Inside the Haggia Sophia

Turns out she was right. (Professional tour guides usually are.)

The nation of Turkey is, in fact, 99.8% Muslim. Meaning that for every 1,000 people you pass on the street, exactly two of them are Christians… or something else non-Muslim. To put it another way, if you filled Arrowhead Stadium in Kansas City to its advertised seating capacity of 77,000 die-hard Turkish Chiefs fans, 154 of that gathered throng would be Turkish Christians.

Given that reality, it was inevitable that our eager band of 24 American tourists would stop in at one or two mosques during our Rick Steves’ Best of Turkey tour. 

These were not the first mosques I have visited in my life. As a card-carrying Christian, however, I have not had the opportunity to hang out in a ton of them. 

But still… as we entered our first mosque there in Istanbul, I knew a few things I could expect to see. I knew, for example, to expect to be required to take my shoes off before entering. I knew to expect a wide open, carpeted area in the center of the room with horizontal lines on the carpet so that the kneeling worshipers would be oriented toward Mecca as they prayed. I knew to expect an elevated area for the reading of the Quran and a different spot at the front of the room (equipped with a microphone) from which the weekly sermon would be delivered. I also knew to expect to see a separate, set-aside area where female believers would gather to worship. 

For all that I expected, there were nevertheless a couple of things that really caught me off-guard. I was not – for some unknown reason – expecting to experience the warm, welcoming hospitality we were greeted with. Neither was I expecting to feel the same sense of hushed reverence I associate with ornate Roman Catholic Church sanctuaries. And I sure as heck was not expecting to feel – despite the many and significant theological differences between the Muslim and Christian faiths – the strange sense of kinship with these dark-haired, brown-eyed worshipers that pulsed through me there in central Istanbul. 
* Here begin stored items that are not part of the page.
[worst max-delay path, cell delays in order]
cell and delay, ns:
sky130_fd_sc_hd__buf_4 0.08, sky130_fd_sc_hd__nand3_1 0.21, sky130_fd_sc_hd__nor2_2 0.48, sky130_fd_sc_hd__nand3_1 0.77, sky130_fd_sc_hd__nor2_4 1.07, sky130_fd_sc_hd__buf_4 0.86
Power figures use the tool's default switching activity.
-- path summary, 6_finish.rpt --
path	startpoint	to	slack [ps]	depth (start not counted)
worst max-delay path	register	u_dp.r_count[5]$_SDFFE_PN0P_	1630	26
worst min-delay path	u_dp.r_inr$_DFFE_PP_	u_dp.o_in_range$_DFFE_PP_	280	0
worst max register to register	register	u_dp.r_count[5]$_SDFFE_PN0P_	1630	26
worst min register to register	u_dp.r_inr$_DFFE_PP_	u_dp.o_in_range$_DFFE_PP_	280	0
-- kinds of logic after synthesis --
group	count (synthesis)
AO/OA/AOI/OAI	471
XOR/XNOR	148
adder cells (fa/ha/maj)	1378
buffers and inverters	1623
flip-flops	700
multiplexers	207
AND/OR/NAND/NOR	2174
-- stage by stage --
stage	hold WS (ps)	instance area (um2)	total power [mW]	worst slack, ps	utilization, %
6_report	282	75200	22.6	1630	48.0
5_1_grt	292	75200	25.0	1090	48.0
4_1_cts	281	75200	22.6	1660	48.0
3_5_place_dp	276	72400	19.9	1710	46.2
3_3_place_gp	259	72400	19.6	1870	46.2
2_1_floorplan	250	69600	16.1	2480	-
`src/sv/bfsp_pkg.sv`:
```
// shared constants and types for the shortest path block
// no dependencies
package bfsp_pkg;

  localparam int MAX_VERTICES = 16;
  localparam int VIDX_W       = 4;
  localparam int WEIGHT_BITS  = 16;
  localparam int DIST_W       = 32;
  localparam int SUM_W        = DIST_W + 2;
  localparam int COUNT_W      = 5;
  localparam int EDGE_ADDR_W  = 2 * VIDX_W;
  localparam int EDGE_DEPTH   = MAX_VERTICES * MAX_VERTICES;
  localparam int CFG_DATA_W   = 5;

  localparam logic ACTION_LOAD = 1'b0;
  localparam logic ACTION_RUN  = 1'b1;

  localparam logic CFG_VERTEX_COUNT  = 1'b0;
  localparam logic CFG_SOURCE_VERTEX = 1'b1;

  localparam logic [COUNT_W-1:0] VCOUNT_RESET = COUNT_W'(MAX_VERTICES);

  typedef struct packed {
    logic              improve;
    logic [DIST_W-1:0] value;
  } relax_t;

endpackage

```
`src/sv/bfsp_relax_unit.sv`:
```
// shared add, compare and saturate unit for one edge relaxation
// depends on bfsp_pkg
module bfsp_relax_unit (
  input  logic [bfsp_pkg::DIST_W-1:0]      du,
  input  logic                             du_valid,
  input  logic [bfsp_pkg::WEIGHT_BITS-1:0] weight,
  input  logic                             absent,
  input  logic [bfsp_pkg::DIST_W-1:0]      dv,
  input  logic                             dv_valid,
  output bfsp_pkg::relax_t                 res
);
  import bfsp_pkg::*;

  logic signed [SUM_W-1:0] sum;
  logic signed [SUM_W-1:0] dv_ext;
  logic                    less;
  logic                    in_range;

  always_comb begin
    sum      = $signed({{(SUM_W-DIST_W){du[DIST_W-1]}}, du})
             + $signed({{(SUM_W-WEIGHT_BITS){weight[WEIGHT_BITS-1]}}, weight});
    dv_ext   = $signed({{(SUM_W-DIST_W){dv[DIST_W-1]}}, dv});
    less     = sum < dv_ext;
    in_range = (sum[SUM_W-1:DIST_W-1] == '0) || (sum[SUM_W-1:DIST_W-1] == '1);
    res.improve = du_valid && !absent && (!dv_valid || less);
    if (in_range) begin
      res.value = sum[DIST_W-1:0];
    end else if (sum[SUM_W-1]) begin
      res.value = {1'b1, {(DIST_W-1){1'b0}}};
    end else begin
      res.value = {1'b0, {(DIST_W-1){1'b1}}};
    end
  end

endmodule
```
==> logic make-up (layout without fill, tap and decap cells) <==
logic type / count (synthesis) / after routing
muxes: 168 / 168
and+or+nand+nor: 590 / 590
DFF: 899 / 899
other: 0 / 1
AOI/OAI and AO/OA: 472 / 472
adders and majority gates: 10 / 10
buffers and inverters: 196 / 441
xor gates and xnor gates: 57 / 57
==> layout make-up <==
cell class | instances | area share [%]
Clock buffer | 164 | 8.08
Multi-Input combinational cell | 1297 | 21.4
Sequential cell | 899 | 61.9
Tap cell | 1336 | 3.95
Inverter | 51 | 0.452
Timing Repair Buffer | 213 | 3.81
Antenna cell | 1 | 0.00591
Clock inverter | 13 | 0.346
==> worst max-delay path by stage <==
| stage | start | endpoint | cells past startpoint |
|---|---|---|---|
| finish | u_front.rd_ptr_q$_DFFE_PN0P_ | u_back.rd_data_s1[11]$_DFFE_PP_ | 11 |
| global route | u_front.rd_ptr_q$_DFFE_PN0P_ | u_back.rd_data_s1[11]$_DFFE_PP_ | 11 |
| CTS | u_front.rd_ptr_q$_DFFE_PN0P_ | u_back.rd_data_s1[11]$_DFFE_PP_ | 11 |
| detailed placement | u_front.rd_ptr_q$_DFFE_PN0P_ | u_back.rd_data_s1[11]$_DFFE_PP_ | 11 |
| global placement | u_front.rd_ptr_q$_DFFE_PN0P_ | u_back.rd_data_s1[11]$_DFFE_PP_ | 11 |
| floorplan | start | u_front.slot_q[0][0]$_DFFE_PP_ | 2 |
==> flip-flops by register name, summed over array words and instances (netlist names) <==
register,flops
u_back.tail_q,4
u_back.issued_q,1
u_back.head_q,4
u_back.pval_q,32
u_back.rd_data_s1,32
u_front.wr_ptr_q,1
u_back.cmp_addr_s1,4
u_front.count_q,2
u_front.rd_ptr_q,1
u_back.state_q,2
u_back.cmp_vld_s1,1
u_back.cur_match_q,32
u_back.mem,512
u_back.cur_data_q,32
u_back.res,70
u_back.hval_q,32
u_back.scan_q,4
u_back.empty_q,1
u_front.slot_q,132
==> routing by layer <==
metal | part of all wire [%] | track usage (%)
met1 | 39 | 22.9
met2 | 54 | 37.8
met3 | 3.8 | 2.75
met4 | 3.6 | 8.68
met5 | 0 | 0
File: src/rtl/core/tlr_step.sv
// ----------------------------------------------------------------------------
// tlr_step
// Bresenham walker: line set-up on start, one step per advance until the end.
// ----------------------------------------------------------------------------
module tlr_step #(
  parameter int unsigned COORD_BITS = tlr_pkg::TlrCoordBits
) (
  input  logic                         clk_i,
  input  logic                         rst_ni,
  input  logic                         valid_i,
  input  logic                         take_i,
  input  logic                         command_i,
  input  logic signed [COORD_BITS-1:0] start_x_i,
  input  logic signed [COORD_BITS-1:0] start_y_i,
  input  logic signed [COORD_BITS-1:0] finish_x_i,
  input  logic signed [COORD_BITS-1:0] finish_y_i,
  output tlr_pkg::tlr_load_t           ld_o,
  output logic signed [COORD_BITS-1:0] cur_x_o,
  output logic signed [COORD_BITS-1:0] cur_y_o,
  output logic                         done_o
);
  import tlr_pkg::*;

  localparam int unsigned DW  = COORD_BITS + 1;
  localparam int unsigned EW  = COORD_BITS + 2;
  localparam int unsigned E2W = COORD_BITS + 3;

  logic signed [COORD_BITS-1:0] cur_x_q, cur_x_d, cur_y_q, cur_y_d;
  logic signed [COORD_BITS-1:0] tgt_x_q, tgt_x_d, tgt_y_q, tgt_y_d;
  logic [COORD_BITS-1:0]        dx_q, dx_d, dy_q, dy_d;
  logic                         neg_x_q, neg_x_d, neg_y_q, neg_y_d;
  logic signed [EW-1:0]         err_q, err_d;
  logic                         fin_q, fin_d;

  logic                         accept;
  logic                         is_start;
  logic signed [DW-1:0]         diff_x, diff_y;
  logic signed [E2W-1:0]        e2, err_w, dx_w, dy_w;
  logic                         move_x, move_y;

  assign accept   = valid_i && take_i;
  assign is_start = (tlr_cmd_e'(command_i) == CMD_START);

  assign diff_x = DW'(finish_x_i) - DW'(start_x_i);
  assign diff_y = DW'(finish_y_i) - DW'(start_y_i);

  assign dx_w   = $signed({3'b000, dx_q});
  assign dy_w   = $signed({3'b000, dy_q});
  assign e2     = {err_q, 1'b0};
  assign move_x = e2 > -dy_w;
  assign move_y = e2 < dx_w;

  always_comb begin
    cur_x_d = cur_x_q;
    cur_y_d = cur_y_q;
    tgt_x_d = tgt_x_q;
    tgt_y_d = tgt_y_q;
    dx_d    = dx_q;
    dy_d    = dy_q;
    neg_x_d = neg_x_q;
    neg_y_d = neg_y_q;
    err_d   = err_q;
    err_w   = E2W'(err_q);
    if (is_start) begin
      cur_x_d = start_x_i;
      cur_y_d = start_y_i;
      tgt_x_d = finish_x_i;
      tgt_y_d = finish_y_i;
      dx_d    = diff_x[DW-1] ? COORD_BITS'(-diff_x) : COORD_BITS'(diff_x);
      dy_d    = diff_y[DW-1] ? COORD_BITS'(-diff_y) : COORD_BITS'(diff_y);
      neg_x_d = !(start_x_i < finish_x_i);
      neg_y_d = !(start_y_i < finish_y_i);
      err_d   = $signed({2'b00, dx_d}) - $signed({2'b00, dy_d});
    end else if (!fin_q) begin
      if (move_x) begin
        err_w   = err_w - dy_w;
        cur_x_d = neg_x_q ? cur_x_q - 1'b1 : cur_x_q + 1'b1;
      end
      if (move_y) begin
        err_w   = err_w + dx_w;
        cur_y_d = neg_y_q ? cur_y_q - 1'b1 : cur_y_q + 1'b1;
      end
      err_d = EW'(err_w);
    end
    fin_d = (cur_x_d == tgt_x_d) && (cur_y_d == tgt_y_d);
  end

  always_ff @(posedge clk_i or negedge rst_ni) begin
    if (!rst_ni) begin
      cur_x_q <= '0;
      cur_y_q <= '0;
      tgt_x_q <= '0;
      tgt_y_q <= '0;
      dx_q    <= '0;
      dy_q    <= '0;
      neg_x_q <= 1'b0;
      neg_y_q <= 1'b0;
      err_q   <= '0;
      fin_q   <= 1'b1;
    end else if (accept) begin
      cur_x_q <= cur_x_d;
      cur_y_q <= cur_y_d;
      tgt_x_q <= tgt_x_d;
      tgt_y_q <= tgt_y_d;
      dx_q    <= dx_d;
      dy_q    <= dy_d;
      neg_x_q <= neg_x_d;
      neg_y_q <= neg_y_d;
      err_q   <= err_d;
      fin_q   <= fin_d;
    end
  end

  assign ld_o.load  = accept;
  assign ld_o.empty = !is_start && fin_q;
  assign cur_x_o    = cur_x_q;
  assign cur_y_o    = cur_y_q;
  assign done_o     = fin_q;

endmodule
For reasons I could not immediately fathom, being there in that space with those devout followers felt more familiar than alien. 

I saw flawed, fragile people. I saw those same flawed, fragile people daring to turn and face an often-baffling universe. And I saw them facing that universe with a determination not to yield the day to cynicism and despair. I saw them doing their level best to carve hand-and-footholds in the sheer rock face of mystery with the primitive, time-honored tools of prayer and thanksgiving. 

Finally, I saw surrender. The meaning of the word “Islam,” after all, is “surrender to the will of God.”

No. I don’t believe these fragile, flawed, humble, faithful, surrendered people are the people I need to worry about. Though they practice an utterly different form of faith, I came to recognize them as my spiritual brothers and sisters.

As I ponder the future of this world, I find a greater cause for concern are the people who already have it figured out. In whom there is no room for mystery or humility. The people whose entire arena of concern is themselves and maybe the three feet of space surrounding them. The people whose knee never bends because it can’t.

As we are reminded in 1 Peter, “And all of you must clothe yourselves with humility in your dealings with one another, for God opposes the proud but gives grace to the humble.” (1 Peter 5:5, NRSVU).

Today I wake up and find myself grateful that I have the ability and means – for now – to travel. Because it is in traveling that I truly encounter the height, and breadth, and depth, and wonder of this magnificent, miraculous, God-imbued world.